Apart from handling properties like setting time and washout characteristics, it is essential to consider the material’s cytotoxicity for clinical application. When the material is implanted, its chemicals are gradually released into the surrounding tissue, affecting the cell vitality. ISO 10993-5 recommends a non-cytotoxic viability value above 70%. The tested samples, including 3L10, 3L20, 3L30, and 4L20, exhibited more than 80% viability, as documented in the evaluation of L929 cells. Furthermore, there was almost no significant difference between the viability values of all tested samples during the culture time points. It is well recognized that the CaSi control is proven to be an osteogenic ceramic both in vitro and in vivo [19,20,46,47,48]. Lactic acid aids in reducing free radicals and improving cell proliferation [49,50], and FDA-approved PEG is non-toxic. It is, therefore, no surprise that all the tested premixed samples demonstrated high biocompatibility.
The ability of bone cement to fight bacteria is crucial for reducing the risk of infection after surgery. Both Gram-positive and Gram-negative bacteria, S. aureus and E. coli, respectively, were selected for the experiments.
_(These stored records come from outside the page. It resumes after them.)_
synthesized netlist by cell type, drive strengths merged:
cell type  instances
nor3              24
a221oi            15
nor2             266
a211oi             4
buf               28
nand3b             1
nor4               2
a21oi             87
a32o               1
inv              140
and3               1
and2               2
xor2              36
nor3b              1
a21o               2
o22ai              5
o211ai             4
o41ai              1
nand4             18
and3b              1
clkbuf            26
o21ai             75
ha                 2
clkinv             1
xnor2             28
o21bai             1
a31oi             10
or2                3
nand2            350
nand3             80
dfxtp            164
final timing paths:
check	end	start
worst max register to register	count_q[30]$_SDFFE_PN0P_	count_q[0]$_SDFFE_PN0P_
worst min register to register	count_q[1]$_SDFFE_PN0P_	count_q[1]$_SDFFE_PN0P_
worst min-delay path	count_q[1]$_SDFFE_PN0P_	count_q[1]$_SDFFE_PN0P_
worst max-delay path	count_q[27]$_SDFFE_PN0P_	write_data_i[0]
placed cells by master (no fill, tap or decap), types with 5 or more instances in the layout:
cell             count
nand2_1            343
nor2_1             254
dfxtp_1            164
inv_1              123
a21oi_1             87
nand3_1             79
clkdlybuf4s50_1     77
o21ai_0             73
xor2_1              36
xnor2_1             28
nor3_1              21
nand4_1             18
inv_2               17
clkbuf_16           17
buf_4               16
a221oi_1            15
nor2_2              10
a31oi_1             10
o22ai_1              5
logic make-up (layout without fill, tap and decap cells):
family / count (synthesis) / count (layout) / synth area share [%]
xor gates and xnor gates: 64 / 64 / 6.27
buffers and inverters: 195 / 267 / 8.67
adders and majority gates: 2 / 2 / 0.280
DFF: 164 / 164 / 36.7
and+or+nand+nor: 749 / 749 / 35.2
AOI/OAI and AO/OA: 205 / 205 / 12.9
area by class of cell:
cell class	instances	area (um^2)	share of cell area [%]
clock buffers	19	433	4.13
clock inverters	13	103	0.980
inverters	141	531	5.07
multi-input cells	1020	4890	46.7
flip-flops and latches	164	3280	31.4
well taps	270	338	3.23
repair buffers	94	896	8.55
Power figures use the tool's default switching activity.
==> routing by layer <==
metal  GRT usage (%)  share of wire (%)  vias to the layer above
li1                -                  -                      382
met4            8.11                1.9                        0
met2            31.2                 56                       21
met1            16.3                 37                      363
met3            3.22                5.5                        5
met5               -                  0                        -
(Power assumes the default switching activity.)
<file path="config.mk">
export PLATFORM = sky130hd
export DESIGN_NAME = cpx_rsp_stub
export DESIGN_NICKNAME = d
export VERILOG_FILES = /design/src/rtl/cpx_rsp_pkg.sv /design/src/rtl/cpx_rsp_fifo.sv /design/src/rtl/cpx_rsp_stub.sv
export SDC_FILE = /design/constraint.sdc
export NUM_CORES = 1
export LEC_CHECK = 0
export CORE_MARGIN = 2
export CORE_UTILIZATION = 52
export DETAILED_ROUTE_END_ITERATION = 8
export MAX_ROUTING_LAYER = met4
export PLACE_DENSITY = 0.95
export SYNTH_ARGS = -nofsm -noshare
export SYNTH_HDL_FRONTEND = slang
export SYNTH_SLANG_ARGS = --single-unit
</file>
<file path="constraint.sdc">
create_clock -name clk -period 8.61 [get_ports clk]
set_input_delay 1.2915 -clock clk [delete_from_list [all_inputs] [get_ports clk]]
set_output_delay 1.2915 -clock clk [all_outputs]
set_load 0.02 [all_outputs]
</file>
<file path="src/rtl/cpx_rsp_pkg.sv">
// cpx_rsp_pkg: PCX/CPX field positions, request/return codes, FSM states and FIFO entry for cpx_rsp_stub.
package cpx_rsp_pkg;
   localparam int PCX_VLD   = 123;
   localparam int PCX_RQ_HI = 122;
   localparam int PCX_RQ_LO = 118;
   localparam int PCX_NC    = 117;
   localparam int PCX_TH_HI = 113;
   localparam int PCX_TH_LO = 112;
   localparam int PCX_AD_HI = 103;
   localparam int PCX_AD_LO = 64;
   localparam int CPX_VLD   = 144;
   localparam int CPX_RT_HI = 143;
   localparam int CPX_RT_LO = 140;
   localparam int CPX_NC    = 136;
   localparam int CPX_TH_HI = 135;
   localparam int CPX_TH_LO = 134;
   localparam int CPX_SF    = 129;
   localparam logic [4:0] LOAD_RQ   = 5'b00000;
   localparam logic [4:0] IMISS_RQ  = 5'b10000;
   localparam logic [4:0] STORE_RQ  = 5'b00001;
   localparam logic [3:0] LOAD_RET  = 4'b0000;
   localparam logic [3:0] IFILL_RET = 4'b0001;
   localparam logic [3:0] ST_ACK    = 4'b0100;
   localparam logic [7:0] LFSR_SEED = 8'hA5;
   typedef enum logic [1:0] {IDLE, WAIT, SEND, SEND2} state_t;
   typedef struct packed {
      logic [4:0]  rqtyp;
      logic        nc;
      logic [1:0]  thread;
      logic [39:0] addr;
   } fifo_entry_t;
   function automatic logic rq_supported(input logic [4:0] rq);
      return (rq == LOAD_RQ) || (rq == IMISS_RQ) || (rq == STORE_RQ);
   endfunction
endpackage

</file>
<file path="src/rtl/cpx_rsp_fifo.sv">
// cpx_rsp_fifo: DEPTH-entry synchronous FIFO of decoded PCX requests; push and pop may coincide at any count.
module cpx_rsp_fifo
   import cpx_rsp_pkg::*;
#(
   parameter int DEPTH = 4
) (
   input  logic                   clk,
   input  logic                   rst,
   input  logic                   i_push,
   input  fifo_entry_t            i_data,
   input  logic                   i_pop,
   output fifo_entry_t            o_data,
   output logic [$clog2(DEPTH):0] o_count,
   output logic                   o_full,
   output logic                   o_empty
);
   localparam int AW = $clog2(DEPTH);
   fifo_entry_t    r_mem [DEPTH];
   logic [AW-1:0]  r_wp, r_rp;
   logic [AW:0]    r_count;
   logic           w_pop;
   assign w_pop   = i_pop && !o_empty;
   assign o_data  = r_mem[r_rp];
   assign o_count = r_count;
   assign o_full  = r_count == (AW+1)'(DEPTH);
   assign o_empty = r_count == '0;
   always_ff @(posedge clk) begin
      if (rst) begin
         r_wp    <= '0;
         r_rp    <= '0;
         r_count <= '0;
      end else begin
         if (i_push) r_wp <= r_wp + AW'(1);
         if (w_pop) r_rp <= r_rp + AW'(1);
         r_count <= r_count + (AW+1)'(i_push) - (AW+1)'(w_pop);
      end
   end
   always_ff @(posedge clk) begin
      if (i_push) r_mem[r_wp] <= i_data;
   end
   // The grant credit scheme in the top keeps a push from ever landing on a full FIFO.
   a_no_overflow: assert property (@(posedge clk) disable iff (rst) !(i_push && o_full && !i_pop));
endmodule

</file>
<file path="src/rtl/cpx_rsp_stub.sv">
// cpx_rsp_stub: grants PCX requests, queues supported packets and returns in-order CPX responses after LATENCY.
// Define CPX_RSP_JITTER_EN to add 0-3 cycles of LFSR-driven jitter to each response latency.
module cpx_rsp_stub
   import cpx_rsp_pkg::*;
#(
   parameter int PCX_W   = 124,
   parameter int CPX_W   = 145,
   parameter int DEPTH   = 4,
   parameter int LATENCY = 3
) (
   input  logic             clk,
   input  logic             rst,
   input  logic [4:0]       spc_pcx_req_pq,
   input  logic [PCX_W-1:0] spc_pcx_data_pa,
   output logic [4:0]       pcx_spc_grant_px,
   output logic [CPX_W-1:0] cpx_spc_data_cx,
   output logic             rsp_busy,
   output logic [7:0]       drop_cnt
);
   localparam int CW = $clog2(LATENCY + 4) + 1;
   state_t                 r_state, w_next;
   fifo_entry_t            w_entry, w_head, r_cur;
   logic [$clog2(DEPTH):0] w_count;
   logic [4:0]             r_grant;
   logic [CW-1:0]          r_cnt, w_load;
   logic [7:0]             r_drop;
   logic [CPX_W-1:0]       w_cpx;
   logic                   r_cap, w_vld, w_sup, w_push, w_pop, w_full, w_empty, w_room, w_send, w_unused;
   assign w_vld   = r_cap && spc_pcx_data_pa[PCX_VLD];
   assign w_entry = {spc_pcx_data_pa[PCX_RQ_HI:PCX_RQ_LO], spc_pcx_data_pa[PCX_NC],
                     spc_pcx_data_pa[PCX_TH_HI:PCX_TH_LO], spc_pcx_data_pa[PCX_AD_HI:PCX_AD_LO]};
   assign w_sup   = rq_supported(w_entry.rqtyp);
   assign w_push  = w_vld && w_sup;
   assign w_pop   = (r_state == IDLE) && !w_empty;
   // r_cap marks the data cycle of the last grant, whose packet is not yet counted in the FIFO.
   assign w_room  = (int'(w_count) + int'(r_cap)) < DEPTH;
   assign w_send  = (r_state == SEND) || (r_state == SEND2);
   assign w_unused = ^{spc_pcx_data_pa, w_full};
   cpx_rsp_fifo #(.DEPTH(DEPTH)) u_fifo (
      .clk     (clk),
      .rst     (rst),
      .i_push  (w_push),
      .i_data  (w_entry),
      .i_pop   (w_pop),
      .o_data  (w_head),
      .o_count (w_count),
      .o_full  (w_full),
      .o_empty (w_empty)
   );
   always_ff @(posedge clk) begin
      if (rst) begin
         r_grant <= '0;
         r_cap   <= 1'b0;
         r_drop  <= '0;
      end else begin
         r_grant <= (~|r_grant && w_room) ? spc_pcx_req_pq : '0;
         r_cap   <= |r_grant;
         r_drop  <= r_drop + 8'(w_vld && !w_sup && r_drop != 8'hFF);
      end
   end
`ifdef CPX_RSP_JITTER_EN
   logic [7:0] r_lfsr;
   always_ff @(posedge clk) begin
      r_lfsr <= rst ? LFSR_SEED : {r_lfsr[6:0], r_lfsr[7] ^ r_lfsr[5] ^ r_lfsr[4] ^ r_lfsr[3]};
   end
   assign w_load = CW'(LATENCY) + CW'(r_lfsr[1:0]);
`else
   assign w_load = CW'(LATENCY);
`endif
   always_comb begin
      w_next = r_state;
      case (r_state)
         IDLE:    w_next = w_empty ? IDLE : WAIT;
         WAIT:    w_next = (r_cnt == CW'(1)) ? SEND : WAIT;
         SEND:    w_next = (r_cur.rqtyp == IMISS_RQ) ? SEND2 : IDLE;
         default: w_next = IDLE;
      endcase
   end
   always_ff @(posedge clk) begin
      if (rst) begin
         r_state <= IDLE;
         r_cnt   <= '0;
         r_cur   <= '0;
      end else begin
         r_state <= w_next;
         if (w_pop) begin
            r_cur <= w_head;
            r_cnt <= w_load;
         end else if (r_state == WAIT) r_cnt <= r_cnt - CW'(1);
      end
   end
   always_comb begin
      w_cpx = '0;
      if (w_send) begin
         w_cpx[CPX_VLD] = 1'b1;
         w_cpx[CPX_RT_HI:CPX_RT_LO] = (r_cur.rqtyp == LOAD_RQ) ? LOAD_RET :
                                      (r_cur.rqtyp == STORE_RQ) ? ST_ACK : IFILL_RET;
         w_cpx[CPX_NC] = r_cur.nc;
         w_cpx[CPX_TH_HI:CPX_TH_LO] = r_cur.thread;
         w_cpx[CPX_SF] = r_state == SEND2;
         // IFILL halves cover the 32-byte line: base, then base+16 on the second beat.
         w_cpx[39:0] = (r_cur.rqtyp == LOAD_RQ) ? r_cur.addr :
                       (r_cur.rqtyp == IMISS_RQ) ? {r_cur.addr[39:5], r_state == SEND2, 4'h0} : 40'h0;
      end
   end
   assign pcx_spc_grant_px = r_grant;
   assign cpx_spc_data_cx  = w_cpx;
   assign rsp_busy         = !w_empty || (r_state != IDLE);
   assign drop_cnt         = r_drop;
endmodule
</file>
==> impl_metrics.json <==
{
  "status": "finished clean",
  "setup_viol": 0,
  "grt_first_pass_wirelength_um": 31400,
  "htreeDepth": 1,
  "initial_core_util": 0.532,
  "ios": 290,
  "syn_inst": 658,
  "period_share": 0.465,
  "seqCellArea_um2": 7270,
  "worstMarginPinSlew_ns": 1.04,
  "yosys.area.top_type": "edfxtp_1",
  "clock_latency_ns": 0.51,
  "fill_cells": 1431,
  "dp.cells": 1018,
  "place_area_um2": 11800,
  "port-buffer-count": 116,
  "hold_viol_final": 0,
  "drive_gt1_frac": 0.145,
  "yosysUniqueCellTypes": 46,
  "powerDensity_nw_per_um2": 279,
  "tritoncts": "done",
  "ys_warn_count": 0,
  "worstPathMaxFanout": 35,
  "critical_path_class": "flop to output pin",
  "core_um2": 20300,
  "drtIter0Drc": 336,
  "p_leak_nw": 4.44,
  "die-area_um2": 21900,
  "clockBufferDepth": 3,
  "yosys-top-cells-area": "edfxtp_1 (53%), dfxtp_1 (14%), mux4_2 (10%)",
  "drv_slew": 0,
  "fin_setup_tns_ns": 0,
  "cts_hold_buf": 0,
  "cts_root_buffer": "clkbuf_16",
  "min_period_ns": 4.01,
  "syn_area_per_cell_um2": 16.4,
  "dieHeight_um": 148,
  "grt_start_max_net_pins": 53,
  "setup.worst_path.end_class": "output pin",
  "stdcell_count": 1067,
  "clk_transition_reported_paths_ns": 0.06,
  "ant_nets": 0,
  "grt_setup_unrepaired": "no",
  "yosysSeqAreaShare": 0.673,
  "multiInputGateArea_um2": 2950,
  "fmax_mhz": 250,
  "routed_wl_um": 20500,
  "area_growth_pct": 17.9,
  "grt_pass1_vias": 5748,
  "gr-total-overflow": 0,
  "cts_setup_buffers": 0,
  "die_w_um": 148,
  "final_area_um2": 12700,
  "relSlewSlack": 0.304,
  "fp-row-count": 52,
  "synth_area_um2": 10800,
  "drc": 0,
  "dp_hpwl_um": 12700,
  "routabilityCongestion": 0.745,
  "antenna_found_initial": 2,
  "crit_arrival_ns": 2.71,
  "max_cap_viol_count": 0,
  "ir_worst_vdd_mv": 0.179,
  "cts_resized": 0,
  "required_ns": 7.32,
  "vias": 5646,
  "pre_cts_ws_ns": 4.02,
  "cts_inserted_buffers": 26,
  "vias_per_cell": 5.29,
  "synth-seq-cells": 267,
  "hp-class": "flop to flop",
  "dr.pass1.iters": 4,
  "avgRoutedWirePerCell_um": 19.2,
  "synth_top_area_frac": 0.534,
  "clock_skew_ns": 0.00887,
  "fin_ws_ns": 4.60,
  "worstSetupStartpointType": "flop",
  "nets": 919,
  "grt_use_total": 0.190,
  "cts_sinks": 267
}
-- layout by cell type (no fill, tap or decap), types with 6 or more instances in the layout --
| cell | n |
|---|---|
| conb_1 | 98 |
| dfxtp_1 | 73 |
| nor2_1 | 13 |
| a22o_1 | 48 |
| and2_1 | 44 |
| buf_4 | 9 |
| a21oi_1 | 7 |
| inv_1 | 11 |
| edfxtp_1 | 192 |
| nor2b_1 | 7 |
| ha_1 | 11 |
| mux4_2 | 48 |
| clkbuf_16 | 27 |
| clkdlybuf4s50_1 | 116 |
| clkbuf_1 | 6 |
-- flip-flops by register name (all words and copies together), names as in the netlist --
register          cells
r_cnt                 4
r_state               2
drop_cnt              8
r_cap                 1
u_fifo.r_wp           2
pcx_spc_grant_px      5
r_cur                48
u_fifo.r_mem        192
u_fifo.r_rp           2
u_fifo.o_count        3
-- worst max-delay path: stages, from the launching register on --
cell and delay, ns:
dfxtp_1 0.72, and3b_1 0.26, buf_4 0.34, and2_1 0.23, clkdlybuf4s50_1 0.65
-- cell families after synthesis --
group | synth area share
flip-flops | 0.673
buffers and inverters | 0.0879
AO/OA/AOI/OAI | 0.0553
XOR/XNOR | 0.00487
adder cells (fa/ha/maj) | 0.0146
multiplexers | 0.104
other | 0.000347
AND/OR/NAND/NOR | 0.0596
-- area by class of cell --
type,instances,area share
timing repair buffer,125,0.0966
tap,270,0.0266
antenna,2,0.000393
inverter,11,0.00325
clock buffer,34,0.0560
clock inverter,13,0.0136
multi-input combinational,345,0.232
sequential,267,0.572
-- path summary, 6_finish.rpt --
path / slack, ns / endpoint / cells past startpoint / startpoint
hold reg to reg: 0.47 / r_cur[5] / 1 / r_cur[5]
setup reg to reg: 6.10 / u_fifo.o_count[2] / 9 / r_state[1]
setup / recovery: 4.60 / cpx_spc_data_cx[30] / 4 / r_state[1]
hold / removal: 0.47 / r_cur[5] / 1 / r_cur[5]
-- synthesized netlist by cell type, drive strengths merged --
library cell	number
and3b	2
nand3b	2
nand3	5
nand4	3
mux4	48
xor2	4
mux2	2
a31o	3
dfxtp	75
or3	5
nor2b	7
a2111oi	2
nor3	6
mux2i	2
a22o	48
a21oi	8
fa	1
clkbuf	15
and2	48
nand4b	1
inv	11
buf	117
o21a	1
or2	1
conb	1
ha	11
or4	1
edfxtp	192
nor4	1
nor2	13
o21ai	4
nor3b	4
nand2b	2
a21boi	1
nand2	4
xnor2	2
a311oi	2
a21bo	1
and3	2
-- metrics by stage --
step | utilization | hold slack (ns) | total power (W)
floorplan | - | 0.434 | 0.00225
global placement | 0.583 | 0.452 | 0.00237
detailed placement | 0.583 | 0.457 | 0.00241
CTS | 0.626 | 0.475 | 0.00357
global route | 0.627 | 0.486 | 0.00368
finish | 0.627 | 0.469 | 0.00354
-- report_power, final --
part           switching (W)  leakage, nW  internal [W]
Combinational       0.000318         1.67      0.000375
Sequential          0.000173         2.34       0.00151
Clock               0.000464        0.429      0.000702
-- per-layer routing --
layer / GRT usage / wire length (um)
met5: - / 0
met3: 0.0325 / 1560
met4: 0.0624 / 512
met1: 0.230 / 7840
met2: 0.329 / 10600
(Power assumes the default switching activity.)
==> patch 1: new RTL, config.mk and constraints unchanged <==
Encoding of `state_t`: now one-hot (4 bits for 4 states).
--- a/src/rtl/cpx_rsp_pkg.sv
+++ b/src/rtl/cpx_rsp_pkg.sv
@@ -23,5 +23,5 @@
    localparam logic [3:0] ST_ACK    = 4'b0100;
    localparam logic [7:0] LFSR_SEED = 8'hA5;
-   typedef enum logic [1:0] {IDLE, WAIT, SEND, SEND2} state_t;
+   typedef enum logic [3:0] {IDLE = 4'b0001, WAIT = 4'b0010, SEND = 4'b0100, SEND2 = 4'b1000} state_t;
    typedef struct packed {
       logic [4:0]  rqtyp;
Behaviour: same outputs for any inputs over 10 cycles, from zero or initial values and one cycle with rst high; not proved beyond that.
==> patch 1 against the unedited design <==
- design area up 3.1%
- synthesized area up 4.1%
- hold slack better by 0.0022 ns
- sequential power fell by 3%
- sequential cell count grew 2
- routed wire length rose by 11%
- global-route usage up 1.6 points
- worst setup slack got worse by 0.28 ns
- maximum frequency down 6.4%
- total power grew 0.83%
- core utilization down 0.46 points
- critical path type unchanged
- critical endpoint is now cpx_spc_data_cx[37]
==> patch 1: results (changes against the unedited design) <==
Port Buffer Count = 116 (unchanged)
Clock Path Buffers = 3 (unchanged)
Vias per std cell = 5.427 (+2.6%)
Drt initial violations = 360 (+7.1%)
H-Tree Depth = 1 (unchanged)
Die Wd = 151.0 um (+2.0%)
Crit path required time = 7.32 ns (about the same)
Fin cells = 1184 (+11%)
Number of flip-flops under the largest register name = 192 (unchanged)
EDFF count, synth = 192 (unchanged)
Fraction of layout cells with a size suffix above 1 = 13.23% (-1.2 points)
Top post-synthesis cells by count = edfxtp_1, buf_4, dfxtp_1, a21oi_1, o21ai_0
Vias in the first global route = 6461 (+12%)
Sequential element share of the synthesized area = 65.03% (-2.3 points)
Synth warnings = 0 (unchanged)
Top post-synthesis cells by area = edfxtp_1, dfxtp_1, mux4_2, buf_4, and2_1
Clk_skew = 0.02464 ns (+0.01577 ns)
Routed len/inst = 19.14 um (-0.31%)
# fillers = 1531 (+7.0%)
Status = finished, final reports clean
Reg2Reg Setup Slack = 5.74 ns (-0.36 ns)
HPWL Detailed = 12940 um (+1.6%)
Slowest cell on crit path = clkdlybuf4s50_1
Largest net degree at the start of global routing = 75 (+42%)
Routability cong. = 0.7488 (+0.46%)
Post-place setup slack = 4.118 ns (+0.09420 ns)
Worst-Skew Late Latency = 0.54 ns (+0.03 ns)
PostCTS Resize Cnt = 0 (unchanged)
Most flops, register = u_fifo.r_mem
Placed cell count = 1132 (+11%)
Share of flip-flops with an asynchronous set or reset = 0% (unchanged)
Crit-path max cell delay = 0.63 ns (-0.09 ns)
P_leak = 4.496 nW (+1.2%)
Post-DP Area = 12230 um2 (+3.4%)
Largest delay share family, worst path = simple AND/OR/NAND/NOR gates
Nets = 1029 (+12%)
Initial antenna violation count = 2 (unchanged)
Router iterations before antenna repair = 5 (+1)
Worst Path Max Fanout = 33 (-5.7%)
Clock root buffer master = clkbuf_16
WHS = 0.4710 ns (+0.002214 ns)
Setup bufs post-CTS = 0 (unchanged)
Final setup margin = 4.329 ns (-0.2756 ns)
Clk pin slew, worst setup/hold paths = 0.06 ns (about the same)
Total track usage = 20.67% (+1.6 points)
Cell variety after synth = 45 (-2.2%)
Cts bufs inserted = 27 (+3.8%)
Global-route wire length before repair = 34900 um (+11%)
Worst slew margin = 19.38% (-11 points)
Peak supply drop = 0.0002809 V (+57%)
HP Class = reg -> reg
Cell count after synthesis = 783 (+19%)
## patch 1: worst min-delay path: cells and delay by family (launching register included)
| kind | cells | cell delay, ns |
|---|---|---|
| AOI/OAI and AO/OA | 2 | 0.12 |
| DFF | 1 | 0.30 |
## patch 1: power by group
group	switching (mW)	internal, mW
Sequential	0.121	1.51
Clock	0.475	0.672
Combinational	0.477	0.319
## patch 1: worst paths after layout
path | from | to | cells after the start
worst max-delay path | r_cur[44]$_SDFFE_PP0P_ | cpx_spc_data_cx[37] | 5
worst min-delay path | r_cur[38]$_SDFFE_PP0P_ | r_cur[38]$_SDFFE_PP0P_ | 2
worst max register to register | r_state[0]$_SDFF_PP1_ | u_fifo.o_count[1]$_SDFF_PP0_ | 9
worst min register to register | r_cur[38]$_SDFFE_PP0P_ | r_cur[38]$_SDFFE_PP0P_ | 2
## patch 1: area by class of cell
type / instances / area (um2) / share of cell area (%)
Tap cell: 275 / 344.1 / 2.623
Clock buffer: 34 / 742.0 / 5.655
Clock inverter: 16 / 143.9 / 1.097
Sequential cell: 269 / 7312 / 55.73
Multi-Input combinational cell: 451 / 3301 / 25.16
Inverter: 11 / 41.29 / 0.3147
Timing Repair Buffer: 126 / 1231 / 9.384
Antenna cell: 2 / 5.005 / 0.03815
## patch 1: cells by family after synthesis
family / share of synthesized area (%)
adder cells (fa/ha/maj): 1.403
XOR/XNOR: 0.5457
multiplexers: 9.811
AO/OA/AOI/OAI: 5.847
other: 0.03338
flip-flops: 65.03
buffers and inverters: 8.931
AND/OR/NAND/NOR: 8.396
## patch 1: per-layer routing
layer	part of all wire, %	wire (um)	GRT usage, %	vias up
met2	51	11630	36.16	288
li1	-	-	-	2923
met5	0	0	-	-
met1	39	8729	24.24	3172
met3	7.8	1774	4.729	43
met4	2.3	529	5.514	0
==> patch 2: new RTL, config.mk and constraints unchanged <==
Made on the original files. Change the parameter `LATENCY` from 3 to 2.
--- a/src/rtl/cpx_rsp_stub.sv
+++ b/src/rtl/cpx_rsp_stub.sv
@@ -7,5 +7,5 @@
    parameter int CPX_W   = 145,
    parameter int DEPTH   = 4,
-   parameter int LATENCY = 3
+   parameter int LATENCY = 2
 ) (
    input  logic             clk,
Formal check against the unedited RTL: not equivalent (Yosys sat finds a counterexample within 10 cycles, from zero or initial values and one cycle with rst high).
==> patch 2 against the unedited design <==
- routed wire length grew 0.28%
- synthesized area barely moved
- worst setup slack worse by 0.38 ns
- total power decreased by 1.3%
- sequential cell count unchanged
- clock skew is 0.00056 ns higher
- critical path type unchanged
- largest cell class unchanged
- design area up 0.23%
- maximum frequency down 8.7%
==> patch 2: results (changes against the unedited design) <==
Nets = 920 (+0.11%)
Cts bufs inserted = 27 (+3.8%)
Routed len/inst = 19.20 um (about the same)
Total grt overflow = 0 (unchanged)
Clk_skew = 0.009429 ns (+0.0005620 ns)
Fraction of layout cells with a size suffix above 1 = 14.16% (-0.31 points)
Worst-Skew Late Latency = 0.54 ns (+0.03 ns)
Router iterations before antenna repair = 5 (+1)
Slowest cell on crit path = and3b_1
P_leak = 4.456 nW (+0.31%)
Post-synthesis adder-cell area fraction = 1.461% (about the same)
Status = finished, final reports clean
Hold wc startpoint = r_cur[34]$_SDFFE_PP0P_
Peak supply drop = 0.0002100 V (+17%)
Post-place setup slack = 4.294 ns (+0.2700 ns)
Drt initial violations = 380 (+13%)
Hold Path Sink = r_cur[34]$_SDFFE_PP0P_
Setup bufs post-CTS = 0 (unchanged)
Number of flip-flops under the largest register name = 192 (unchanged)
Xor/xnor share of the synthesized area = 0.4870% (about the same)
Synth warnings = 0 (unchanged)
Worst slew margin = 29.28% (-1.1 points)
Fin crit period = 4.387 ns (+0.3817 ns)
Worst-case reg-to-reg path depth = 9 (unchanged)
Main synth FF type = edfxtp_1
Clk pin slew, worst setup/hold paths = 0.06 ns (about the same)
Global-route wire length before repair = 31770 um (+1.0%)
Crit path DAT = 3.10 ns (+0.39 ns)
Vias = 5672 (+0.46%)
Top post-synthesis cells by count = edfxtp_1, buf_4, dfxtp_1
Cell variety after synth = 47 (+2.2%)
Crit-path max cell delay = 0.74 ns (+0.02 ns)
Top post-synthesis cells by area = edfxtp_1, dfxtp_1, mux4_2, buf_4, a22o_1
Mux cell area share after synthesis = 10.41% (about the same)
Compound-Gate Fraction of Synth Area = 5.485% (-0.045 points)
Total track usage = 19.29% (+0.26 points)
Setup crit end = cpx_spc_data_cx[26]
HPWL Detailed = 12300 um (-3.5%)
PD cells = 274.4 nW/um2 (-1.5%)
H-Tree Depth = 1 (unchanged)
Reg2Reg Setup Slack = 6.21 ns (+0.11 ns)
Worst Path Max Fanout = 19 (-46%)
Sequential element share of the synthesized area = 67.35% (about the same)
Routability cong. = 0.7425 (-0.39%)
## patch 2: changes by cell type in the layout (fill, tap and decap cells not counted), moves of 2 or more
| cell | unedited run | this run |
|---|---|---|
| clkbuf_8 | 1 | 4 |
| clkinvlp_4 | 2 | 0 |
| clkinv_2 | 5 | 2 |
| clkinv_1 | 1 | 5 |
## patch 2: cell type report
class / count / area, um2
Sequential cell: 267 / 7272
Multi-Input combinational cell: 345 / 2954
Antenna cell: 2 / 5.005
Inverter: 11 / 41.29
Tap cell: 270 / 337.8
Clock inverter: 13 / 158.9
Fill cell: 1434 / 7548
Clock buffer: 37 / 753.2
Timing Repair Buffer: 125 / 1229
## patch 2: report_power, final
group	leakage [nW]	switching (mW)	internal [mW]
logic	1.67	0.312	0.349
registers	2.34	0.150	1.51
clock network	0.447	0.475	0.706
total	4.46	0.937	2.56
## patch 2: worst reg2reg max path, delay by kind of cell, from the launching register on
kind / cells / cell delay, ns
buffers and inverters: 2 / 0.15
adders and majority gates: 3 / 0.86
and+or+nand+nor: 3 / 0.46
xor gates and xnor gates: 1 / 0.16
DFF: 1 / 0.66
We assessed the short-term (3 h) and long-term (24 h) antibacterial effectiveness of premixed cement samples. Our findings showed that calcium hydroxide exhibited the best antibacterial ability due to its high pH value. All premixed cement samples demonstrated superior antibacterial ability compared to the CaSi control. This superiority was attributed to releasing more alkali into the culture broth by the premixed cement samples, as confirmed by the broth’s pH value. The increased alkali release likely resulted from the gradual fluid exchange between the entire premixed cement and the culture broth. In contrast, CaSi cement can only release alkali from the exposed surface. After 3 h of culture, samples with lower lactic acid concentration showed better antibacterial ability as lactic acid could lower the pH value, reducing its antibacterial ability. Additionally, previous studies have shown that PEG has antibacterial ability [51,52]. When seeding for 24 h, the bacteriostatic ratios of all premixed cement samples and the pH of the broth significantly increased and became consistent. This could be because the alkali of the premixed cement continued to be released into the broth over a long period. Another factor is the pH homeostasis in metabolism during a long culture period, regardless of the initial broth pH [53,54]. In summary, variations in the pH of broth containing premixed cement only happened for a short culture period. A comprehensive diagram illustrating the various roles of PEG and lactic acid in enhancing the properties of premixed CaSi cement is depicted in Figure 8.

5. Conclusions

Premixed cement has been developed to facilitate clinical operations. However, the handling properties and antibacterial efficacy of such bone cement are still unmet clinical needs. This study used a combination of PEG and lactic acid as a liquid phase to synergistically improve the two crucial properties of premixed CaSi cement. Suitable concentrations of lactic acid effectively reduced the setting time and enhanced the washout resistance. Within the limit of this study, the premixed cement exhibited non-cytotoxicity. Regarding bacteriostasis, the presence of polyethylene glycol and lactic acid greatly increased the antibacterial ability of the CaSi cement. Based on its setting time, washout resistance, and antibacterial activity, the 4L20 premixed cement with a liquid phase of 80% PEG and 20% lactic acid at an L/P ratio of 0.4 mL/g holds promise for dental and orthopedic practices, as it can potentially improve the efficiency and effectiveness of current bone cement. Further research will focus on the in vivo responses of premixed cement before clinical use.

Author Contributions

Conceptualization, Y.-H.H., C.-C.C. and S.-J.D.; Methodology, Y.-H.H., I.-T.W. and S.-J.D.; Validation, Y.-H.H., I.-T.W. and S.-J.D.; Data curation, Y.-H.H. and S.-J.D.; Writing—original draft preparation, Y.-H.H. and I.-T.W.; Writing—review and editing, C.-C.C. and S.-J.D.; Supervision, C.-C.C. and S.-J.D. All authors have read and agreed to the published version of the manuscript.

Funding

National Science and Technology Council of Taiwan under National Science Council Research Scholarship for college student with project number of 112-2813-C-040-073-B.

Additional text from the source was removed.